++++ RECORD SET ++++

## src/rtl/tcc_consts.vh

```
/*
  Constants for the timer capture/compare unit: register indices, field
  positions and reset values. Assumes inclusion by bare name.
*/
`ifndef TCC_CONSTS_VH
`define TCC_CONSTS_VH
// Register byte addresses (8-bit register port)
`define TCC_A_CAP1_HI 8'h10
`define TCC_A_CAP1_LO 8'h11
`define TCC_A_CAP2_HI 8'h12
`define TCC_A_CAP2_LO 8'h13
`define TCC_A_CAP3_HI 8'h14
`define TCC_A_CAP3_LO 8'h15
`define TCC_A_CMP1_HI 8'h16
`define TCC_A_CMP1_LO 8'h17
`define TCC_A_CMP2_HI 8'h18
`define TCC_A_CMP2_LO 8'h19
`define TCC_A_CMP3_HI 8'h1A
`define TCC_A_CMP3_LO 8'h1B
`define TCC_A_CMP4_HI 8'h1C
`define TCC_A_CMP4_LO 8'h1D
`define TCC_A_SHR_HI 8'h1E
`define TCC_A_SHR_LO 8'h1F
`define TCC_A_PINCTL 8'h20
`define TCC_A_EDGCTL 8'h21
`define TCC_A_MASK1 8'h22
`define TCC_A_FLAG1 8'h23
`define TCC_A_PMASK1 8'h0C
`define TCC_A_PDATA1 8'h0D
`define TCC_A_ACCCTL 8'h26
// Field positions
`define TCC_SHR_SEL_BIT 2
`define TCC_FLG_SHARED 3
`define TCC_FLG_CMP1 7
`define TCC_PIN_LSB 3
// Reset values
`define TCC_CMP_RST 16'hFFFF
`define TCC_ZERO8 8'h00
`define TCC_ZERO16 16'h0000
`endif

```

## src/rtl/tcc_unit.v

```verilog
/*
  Timer input capture and output compare unit: three capture channels,
  four compare channels, one shared capture-four/compare-five channel.
  Assumes the free-running count and its increment phase come from the
  counter block on core_clk; capture pins are asynchronous.
*/
`default_nettype none
`include "tcc_consts.vh"
module tcc_unit #(
  parameter CW = 16
) (
  input wire core_clk,
  input wire srst,
  input wire clk_en,
  input wire count_phase,
  input wire [CW-1:0] free_running_count,
  input wire [3:0] capture_pin,
  input wire [7:0] reg_addr,
  input wire [7:0] reg_wdata,
  input wire reg_wr,
  input wire reg_rd,
  output reg [7:0] reg_rdata,
  output reg [4:0] compare_pin_out,
  output reg [4:0] compare_pin_drive,
  output wire irq
);
  reg [3:0] sync1_r;
  reg [3:0] sync2_r;
  reg [3:0] prev_r;
  reg [CW-1:0] cap_r [0:2];
  reg [CW-1:0] cmp_r [0:3];
  reg [CW-1:0] shr_r;
  reg [7:0] edge_ctl_r;
  reg [7:0] pin_ctl_r;
  reg [7:0] mask1_r;
  reg [7:0] flag1_r;
  reg [7:0] pin_mask1_r;
  reg [7:0] pin_data1_r;
  reg [7:0] accum_ctl_r;
  reg [3:0] pend_r;
  reg [3:0] blk_r;
  reg [4:0] match_r;
  reg [3:0] hit;
  reg [3:0] blk_nxt;
  reg [4:0] match;
  reg [4:0] pin_nxt;
  reg [7:0] flag_set;
  integer i;

  function edge_hit;
    input [1:0] sel;
    input now;
    input was;
    begin
      case (sel)
        2'b01: edge_hit = now & ~was;
        2'b10: edge_hit = ~now & was;
        2'b11: edge_hit = now ^ was;
        default: edge_hit = 1'b0;
      endcase
    end
  endfunction

  function act;
    input [1:0] ml;
    input cur;
    begin
      case (ml)
        2'b01: act = ~cur;
        2'b10: act = 1'b0;
        2'b11: act = 1'b1;
        default: act = cur;
      endcase
    end
  endfunction

  wire shr_cap = accum_ctl_r[`TCC_SHR_SEL_BIT];
  // per-pin action pair; pin0 is compare five, pin4 has none
  wire [9:0] pin_pair = {2'b00, pin_ctl_r[3:2], pin_ctl_r[5:4], pin_ctl_r[7:6],
    pin_ctl_r[1:0] & {2{~shr_cap}}};
  wire [4:0] pin_match = {1'b0, match_r[3:1], match_r[4]};
  wire wr_flag = reg_wr && (reg_addr == `TCC_A_FLAG1);

  always @* begin
    for (i = 0; i < 4; i = i + 1) begin
      hit[i] = edge_hit(edge_ctl_r[7-2*i -: 2], sync2_r[i], prev_r[i]);
    end
    hit[3] = hit[3] & shr_cap;
    blk_nxt = 4'b0000;
    if (reg_rd) begin
      blk_nxt[0] = (reg_addr == `TCC_A_CAP1_HI);
      blk_nxt[1] = (reg_addr == `TCC_A_CAP2_HI);
      blk_nxt[2] = (reg_addr == `TCC_A_CAP3_HI);
      blk_nxt[3] = (reg_addr == `TCC_A_SHR_HI) && shr_cap;
    end
    for (i = 0; i < 4; i = i + 1) begin
      match[i] = (cmp_r[i] == free_running_count);
    end
    match[4] = ~shr_cap && (shr_r == free_running_count);
    flag_set = `TCC_ZERO8;
    flag_set[2:0] = {hit[0], hit[1], hit[2]};
    flag_set[`TCC_FLG_SHARED] = hit[3];
    if (count_phase) begin
      flag_set[7:4] = {match[0], match[1], match[2], match[3]};
      flag_set[`TCC_FLG_SHARED] = hit[3] | match[4];
    end
    pin_nxt = compare_pin_out;
    for (i = 0; i < 5; i = i + 1) begin
      if (pin_match[i]) begin
        pin_nxt[i] = act(pin_pair[2*i+1 -: 2], compare_pin_out[i]);
      end
    end
    if (match_r[0]) begin
      for (i = 0; i < 5; i = i + 1) begin
        if (pin_mask1_r[`TCC_PIN_LSB+i]) begin
          pin_nxt[i] = pin_data1_r[`TCC_PIN_LSB+i];
        end
      end
    end
  end

  assign irq = |(flag1_r & mask1_r);

  always @(posedge core_clk) begin
    if (srst) begin
      sync1_r <= 4'h0;
      sync2_r <= 4'h0;
      prev_r <= 4'h0;
      edge_ctl_r <= `TCC_ZERO8;
      pin_ctl_r <= `TCC_ZERO8;
      mask1_r <= `TCC_ZERO8;
      flag1_r <= `TCC_ZERO8;
      pin_mask1_r <= `TCC_ZERO8;
      pin_data1_r <= `TCC_ZERO8;
      accum_ctl_r <= `TCC_ZERO8;
      pend_r <= 4'h0;
      blk_r <= 4'h0;
      match_r <= 5'h00;
      compare_pin_out <= 5'h00;
      compare_pin_drive <= 5'h1F;
      reg_rdata <= `TCC_ZERO8;
      for (i = 0; i < 4; i = i + 1) begin
        cmp_r[i] <= `TCC_CMP_RST;
      end
    end else if (clk_en) begin
      sync1_r <= capture_pin;
      sync2_r <= sync1_r;
      prev_r <= sync2_r;
      blk_r <= blk_nxt;
      // pin change two cycles after match
      match_r <= count_phase ? match : 5'h00;
      compare_pin_out <= pin_nxt;
      // Drive enable low where action or mask connects pin
      for (i = 0; i < 5; i = i + 1) begin
        compare_pin_drive[i] <= ~(pin_mask1_r[`TCC_PIN_LSB+i] |
          (|pin_pair[2*i+1 -: 2]));
      end
      for (i = 0; i < 4; i = i + 1) begin
        if ((hit[i] | pend_r[i]) && !blk_r[i] && !count_phase) begin
          pend_r[i] <= 1'b0;
          if (i < 3) begin
            cap_r[i] <= free_running_count;
          end else begin
            shr_r <= free_running_count;
          end
        end else if (hit[i]) begin
          pend_r[i] <= 1'b1;
        end
      end
      flag1_r <= (wr_flag ? (flag1_r & ~reg_wdata) : flag1_r) | flag_set;
      if (reg_wr) begin
        case (reg_addr)
          `TCC_A_CMP1_HI: cmp_r[0][15:8] <= reg_wdata;
          `TCC_A_CMP1_LO: cmp_r[0][7:0] <= reg_wdata;
          `TCC_A_CMP2_HI: cmp_r[1][15:8] <= reg_wdata;
          `TCC_A_CMP2_LO: cmp_r[1][7:0] <= reg_wdata;
          `TCC_A_CMP3_HI: cmp_r[2][15:8] <= reg_wdata;
          `TCC_A_CMP3_LO: cmp_r[2][7:0] <= reg_wdata;
          `TCC_A_CMP4_HI: cmp_r[3][15:8] <= reg_wdata;
          `TCC_A_CMP4_LO: cmp_r[3][7:0] <= reg_wdata;
          `TCC_A_SHR_HI: if (!shr_cap) shr_r[15:8] <= reg_wdata;
          `TCC_A_SHR_LO: if (!shr_cap) shr_r[7:0] <= reg_wdata;
          `TCC_A_PINCTL: pin_ctl_r <= reg_wdata;
          `TCC_A_EDGCTL: edge_ctl_r <= reg_wdata;
          `TCC_A_MASK1: mask1_r <= reg_wdata;
          `TCC_A_PMASK1: pin_mask1_r <= reg_wdata;
          `TCC_A_PDATA1: pin_data1_r <= reg_wdata;
          `TCC_A_ACCCTL: accum_ctl_r <= reg_wdata;
          default: ;
        endcase
      end
      reg_rdata <= `TCC_ZERO8;
      if (reg_rd) begin
        case (reg_addr)
          `TCC_A_CAP1_HI: reg_rdata <= cap_r[0][15:8];
          `TCC_A_CAP1_LO: reg_rdata <= cap_r[0][7:0];
          `TCC_A_CAP2_HI: reg_rdata <= cap_r[1][15:8];
          `TCC_A_CAP2_LO: reg_rdata <= cap_r[1][7:0];
          `TCC_A_CAP3_HI: reg_rdata <= cap_r[2][15:8];
          `TCC_A_CAP3_LO: reg_rdata <= cap_r[2][7:0];
          `TCC_A_CMP1_HI: reg_rdata <= cmp_r[0][15:8];
          `TCC_A_CMP1_LO: reg_rdata <= cmp_r[0][7:0];
          `TCC_A_CMP2_HI: reg_rdata <= cmp_r[1][15:8];
          `TCC_A_CMP2_LO: reg_rdata <= cmp_r[1][7:0];
          `TCC_A_CMP3_HI: reg_rdata <= cmp_r[2][15:8];
          `TCC_A_CMP3_LO: reg_rdata <= cmp_r[2][7:0];
          `TCC_A_CMP4_HI: reg_rdata <= cmp_r[3][15:8];
          `TCC_A_CMP4_LO: reg_rdata <= cmp_r[3][7:0];
          `TCC_A_SHR_HI: reg_rdata <= shr_r[15:8];
          `TCC_A_SHR_LO: reg_rdata <= shr_r[7:0];
          `TCC_A_PINCTL: reg_rdata <= pin_ctl_r;
          `TCC_A_EDGCTL: reg_rdata <= edge_ctl_r;
          `TCC_A_MASK1: reg_rdata <= mask1_r;
          `TCC_A_FLAG1: reg_rdata <= flag1_r;
          `TCC_A_PMASK1: reg_rdata <= pin_mask1_r;
          `TCC_A_PDATA1: reg_rdata <= pin_data1_r;
          `TCC_A_ACCCTL: reg_rdata <= accum_ctl_r;
          default: reg_rdata <= `TCC_ZERO8;
        endcase
      end
    end
  end
endmodule
`default_nettype wire

```

## config.mk

```make
export PLATFORM = sky130hd
export DESIGN_NAME = tcc_unit
export DESIGN_NICKNAME = d
export VERILOG_FILES = /design/src/rtl/tcc_unit.v
export VERILOG_INCLUDE_DIRS = /design/src /design/src/rtl
export SDC_FILE = /design/constraint.sdc
export NUM_CORES = 1
export LEC_CHECK = 0
export BUFFER_PORTS_ARGS = -buffer_cell sky130_fd_sc_hd__buf_2
export CAP_MARGIN = 25
export CORE_MARGIN = 2
export CORE_UTILIZATION = 35
export CTS_CLUSTER_DIAMETER = 50
export DETAILED_ROUTE_END_ITERATION = 10
export GPL_TIMING_DRIVEN = 0
export PLACE_DENSITY = 0.49
export SLEW_MARGIN = 30
export SYNTH_ARGS = -nofsm -noshare
export SYNTH_HDL_FRONTEND = slang
export SYNTH_SLANG_ARGS = --single-unit
```

## constraint.sdc

```tcl
create_clock -name core_clk -period 3.53 [get_ports core_clk]
set_clock_uncertainty 0.05 [all_clocks]
set_input_delay 0.5295 -clock core_clk [delete_from_list [all_inputs] [get_ports core_clk]]
set_output_delay 0.5295 -clock core_clk [all_outputs]
set_load 0.02 [all_outputs]
```

After elaboration in Yosys (flattened, before gate mapping) --
Memory sizes are Yosys's and may differ from the RTL's. Cells that the tools add are included.
Word-level totals: bits in registers 115, latch bits 0, memory bits (writable) 112, memory bits (read-only) 0, input port bits 42, output and inout port bits 19, logic and storage cells 265, memories kept 2
Memory list:
- cmp_r | depth 4, bits a word 16, rd ports 4, clocked after Yosys merged registers in 0, write ports 4, line tcc_unit.v:31 | reg [CW-1:0] cmp_r [0:3];
- cap_r | depth 3, bits a word 16, rd ports 3, clocked after Yosys merged registers in 0, write ports 3, line tcc_unit.v:30 | reg [CW-1:0] cap_r [0:2];
Cells by class: add/sub/neg operators 0, $mul 0, div/mod/pow operators 0, order comparisons 0, equality and inequality tests 52, shift operators 0, muxes and demuxes 99, bitwise gates (word level) 54, reduce and logical (&&, ||, !) cells 37
Operators by type and width (count):
- 8-bit case mux with 23 select lines | 1
- 8-bit by 5-bit equality test with 1-bit output (second input constant) | 16
- 8-bit 2-to-1 mux | 14
- 16-bit equality test | 5
- 1-bit 2-to-1 mux | 70
- 8-bit by 6-bit equality test with 1-bit output (second input constant) | 5
- 2-bit equality test (second input constant) | 16
- 16-bit 2-to-1 mux | 2
- 1-bit case mux with 3 select lines | 8
- 3-bit AND reduction | 7
- 1-bit NOT | 19
- 1-bit OR | 17
- 8-bit AND | 2
- 2-bit by 1-bit equality test with 1-bit output (second input constant) | 8
- 8-bit by 4-bit equality test with 1-bit output (second input constant) | 2
- 1-bit logical AND | 11
- 5-bit 2-to-1 mux | 2
- 2-bit AND reduction | 5
- 1-bit AND | 9
- 4-bit 2-to-1 mux | 2
- 8-bit NOT | 1
- 8-bit OR | 1
- 2-bit nonzero test | 4
- 2-bit OR reduction | 4
- 4 further kinds | 11

Longest topological paths before layout --
depth in word-level cells 11, mapped depth 9, gate-level depth less buffers 8

Worst setup path before layout --
OpenSTA, ideal clock, no wires.
path type register to register, start reg sync2_r[2], end mem cap_r[2][0] (netlist: cap_r[0][32]), enable pin, data arrival time 2642 ps, setup slack 407 ps, cell stages (with the launch flop) 8, period minus slack after synthesis 3123 ps, path through dfxtp_1 inv_1 ha_1 mux2i_1 nand2_1 o21ai_0 nor2_1 nor4_1
RTL lines:
- start: declaration | line tcc_unit.v:28 | reg [3:0] sync2_r;
- start signal: assignment | line tcc_unit.v:147 | sync2_r <= sync1_r;
- end: declaration | line tcc_unit.v:30

==> impl_metrics.ini <==
[sta]
hold_ws_ns = 0.173
fin_crit_ns = 3.20
max_freq_mhz = 312
final-setup-viol-count = 0
rsz0062_at_grt = false
period_share_pct = 90.8
slew_headroom_pct = 32.5
hold_viol = 0
worst-slew-pin-transition_ns = 1.01
drv_slew = 0

[routing]
wl_per_cell_um = 29.1
initialDrtViolationCount = 1111
drtPass1Iterations = 5
drt-total-wl_um = 50100
final_antenna_net_count = 0
via_per_inst = 5.87
dr_total_vias = 10088
drc_errors = 0

[finish]
diodes = 0
final_cells = 1720
nNetsFinal = 1305
post-route-util_pct = 42.0
n_fill_cell = 3290
area_growth_pct = 17.3
drive_gt1_share_pct = 16.0

[global_route]
track_usage_pct = 28.3
gr-total-overflow = 0
antenna_found_initial = 4
grt_pass1_vias = 9652
grt_max_degree = 13
grt_pass1_wl_um = 71000

[synth]
synth_top_area_cell = edfxtp_1
avgSynthCellArea_um2 = 10.2
synthTopCellsByCount = edfxtp_1 (128), dfxtp_1 (99), nand2_1 (96)
synth_area_leaders = edfxtp_1 (33%), dfxtp_1 (17%), mux2i_1 (6.5%)
ys_types = 76
ys_seq_area_share_pct = 49.8
yosysTopAreaCellShare_pct = 32.8
synthFlopType = edfxtp_1
ys_warn_count = 0
synthCells = 1150
synthesis.nets = 1200
synth_edf_count = 128
ys_seq_elements = 227
syn-cell-area_um2 = 11700
synth.most_common_cell = edfxtp_1
synthArstFlopShare_pct = 0

[pwr]
intPower_mw = 4.99
power_density_nw_per_um2 = 495
sw_frac_of_total_pct = 26.6
clkPwrFrac_pct = 48.8
p_comb_share_pct = 8.4
p_sw_mw = 1.81
leakage_nw = 4.73
ir_drop_mv = 0.372
power_frac_seq_pct = 42.8

[setup_path]
arrival_ns = 3.43
reg2reg_depth = 6
worstSetupStartpointType = input pin
crit_buf_inv = 3
worstPathRequired_ns = 3.76
cpPeakStageDelay_ns = 0.83
setup.worst_path.start = reg_addr[3]
crit_fanout = 10
cp_slowest_cell = nor2_1
path_depth = 7
crit_path_end_kind = flop
path_cells = buf_2 -> buf_1 -> clkbuf_1 -> nor2_1 -> nand2_1 -> nor3_1 -> or2b_1
crit_family = simple AND/OR/NAND/NOR gates
crit_type = in2reg
r2r-start = accum_ctl_r[2]$_SDFFE_PP0P_

[placement]
dp_cells = 1661
io_buffer_count = 57
dp_hpwl_um = 37200
place_congestion = 0.973

[clock_tree]
cts-root-buf = clkbuf_16
tritoncts = done
post_cts_buffers = 0
clk_path_buf_depth = 3
cts_inserted_buffers = 34
htreeDepth = 2
clk_latency_ns = 0.53
clock_sinks = 227
clk_pin_slew_ns = 0.06
ctsHoldBuffers = 0
post_cts_resized = 0

[floorplan]
floorplan.initialDensity_pct = 35.8
die_y_um = 187
core_um2 = 32700
dieArea_um2 = 34900
die_w_um = 187
ios = 61
rows = 66

[min_path]
hp-class = in2reg
holdCritStartpoint = free_running_count[8]
worstHoldPathCells = 1

[status]
outcome = finished, final reports clean

[flow_run]
max_cap_viol_count = 0
## flip-flops by register name, summed over array words and instances (netlist names)
register / flops
cap_r: 48
mask1_r: 8
sync1_r: 4
pin_data1_r: 8
pin_ctl_r: 8
blk_r: 4
pin_mask1_r: 8
shr_r: 16
edge_ctl_r: 8
flag1_r: 8
reg_rdata: 8
compare_pin_drive: 5
cmp_r: 64
compare_pin_out: 5
pend_r: 4
match_r: 5
prev_r: 4
sync2_r: 4
accum_ctl_r: 8
## logic make-up (layout without fill, tap and decap cells)
family / after synthesis / after routing / synth area share [%]
buffers and inverters: 104 / 232 / 3.68
AOI/OAI and AO/OA: 219 / 219 / 12.4
xor gates and xnor gates: 80 / 80 / 5.99
muxes: 96 / 96 / 8.71
and+or+nand+nor: 416 / 416 / 18.6
DFF: 227 / 227 / 49.8
adders and majority gates: 8 / 8 / 0.855
## metrics by stage
step | instance area [um2] | power (mW) | TNS (ns) | setup slack, ns
2_1_floorplan | 11700 | 3.24 | 0 | 0.407
3_3_place_gp | 12500 | 3.52 | -90.98 | -1.92
3_5_place_dp | 12600 | 3.52 | -0.210 | -0.0433
4_1_cts | 13700 | 6.83 | 0 | 0.508
5_1_grt | 13700 | 6.97 | 0 | 0.298
6_report | 13700 | 6.80 | 0 | 0.326
## path summary, 6_finish.rpt
| path | end | slack (ns) |
|---|---|---|
| worst min-delay path | cap_r[0][24]$_DFFE_PP_ | 0.17 |
| worst max register to register | shr_r[9]$_DFFE_PP_ | 0.68 |
| worst min register to register | flag1_r[6]$_SDFFE_PP0P_ | 0.42 |
| worst max-delay path | cmp_r[0][7]$_SDFFCE_PN1P_ | 0.33 |
## placed cells by master, fill, tap and decap left out, types with 52 or more instances in the layout
cell / count
a21oi_1: 80
buf_2: 77
clkbuf_1: 70
dfxtp_1: 99
edfxtp_1: 128
mux2i_1: 76
nand2_1: 96
nand3_1: 52
nor2_1: 92
xor2_1: 60
## metal layers
metal	wire length [um]	vias to the layer above	global-route usage (%)
met3	4500	108	6.32
met4	1970	0	10.7
li1	-	4447	-
met1	21800	5050	39.5
met5	0	-	0
met2	21900	483	42.8
## power groups by stage
stage / clock network [mW] / registers (mW) / logic (mW)
5_1_grt: 3.46 / 2.91 / 0.597
3_3_place_gp: 0 / 2.96 / 0.555
3_5_place_dp: 0 / 2.96 / 0.557
4_1_cts: 3.36 / 2.91 / 0.559
6_report: 3.32 / 2.91 / 0.574
2_1_floorplan: 0 / 2.94 / 0.301
## area by class of cell
class | instances | area (um2) | area share (%)
clock buffer | 38 | 886 | 6.45
clock inverter | 21 | 210 | 1.53
buffer | 92 | 385 | 2.81
multi-input combinational | 819 | 5470 | 39.8
sequential | 227 | 5830 | 42.4
tap | 442 | 553 | 4.03
inverter | 12 | 45.0 | 0.328
timing repair buffer | 69 | 357 | 2.60
(Power assumes the default switching activity.)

++++

» **THE PROBLEM**
Please return exactly the lines that run from the line with "3_3_place_gp | 12500 | 3.52 | -90.98 | -1.92" through the end of the records above, both included, and nothing more.

» **RESPONSE TO THE EXERCISE**
3_3_place_gp | 12500 | 3.52 | -90.98 | -1.92
3_5_place_dp | 12600 | 3.52 | -0.210 | -0.0433
4_1_cts | 13700 | 6.83 | 0 | 0.508
5_1_grt | 13700 | 6.97 | 0 | 0.298
6_report | 13700 | 6.80 | 0 | 0.326
## path summary, 6_finish.rpt
| path | end | slack (ns) |
|---|---|---|
| worst min-delay path | cap_r[0][24]$_DFFE_PP_ | 0.17 |
| worst max register to register | shr_r[9]$_DFFE_PP_ | 0.68 |
| worst min register to register | flag1_r[6]$_SDFFE_PP0P_ | 0.42 |
| worst max-delay path | cmp_r[0][7]$_SDFFCE_PN1P_ | 0.33 |
## placed cells by master, fill, tap and decap left out, types with 52 or more instances in the layout
cell / count
a21oi_1: 80
buf_2: 77
clkbuf_1: 70
dfxtp_1: 99
edfxtp_1: 128
mux2i_1: 76
nand2_1: 96
nand3_1: 52
nor2_1: 92
xor2_1: 60
## metal layers
metal	wire length [um]	vias to the layer above	global-route usage (%)
met3	4500	108	6.32
met4	1970	0	10.7
li1	-	4447	-
met1	21800	5050	39.5
met5	0	-	0
met2	21900	483	42.8
## power groups by stage
stage / clock network [mW] / registers (mW) / logic (mW)
5_1_grt: 3.46 / 2.91 / 0.597
3_3_place_gp: 0 / 2.96 / 0.555
3_5_place_dp: 0 / 2.96 / 0.557
4_1_cts: 3.36 / 2.91 / 0.559
6_report: 3.32 / 2.91 / 0.574
2_1_floorplan: 0 / 2.94 / 0.301
## area by class of cell
class | instances | area (um2) | area share (%)
clock buffer | 38 | 886 | 6.45
clock inverter | 21 | 210 | 1.53
buffer | 92 | 385 | 2.81
multi-input combinational | 819 | 5470 | 39.8
sequential | 227 | 5830 | 42.4
tap | 442 | 553 | 4.03
inverter | 12 | 45.0 | 0.328
timing repair buffer | 69 | 357 | 2.60
(Power assumes the default switching activity.)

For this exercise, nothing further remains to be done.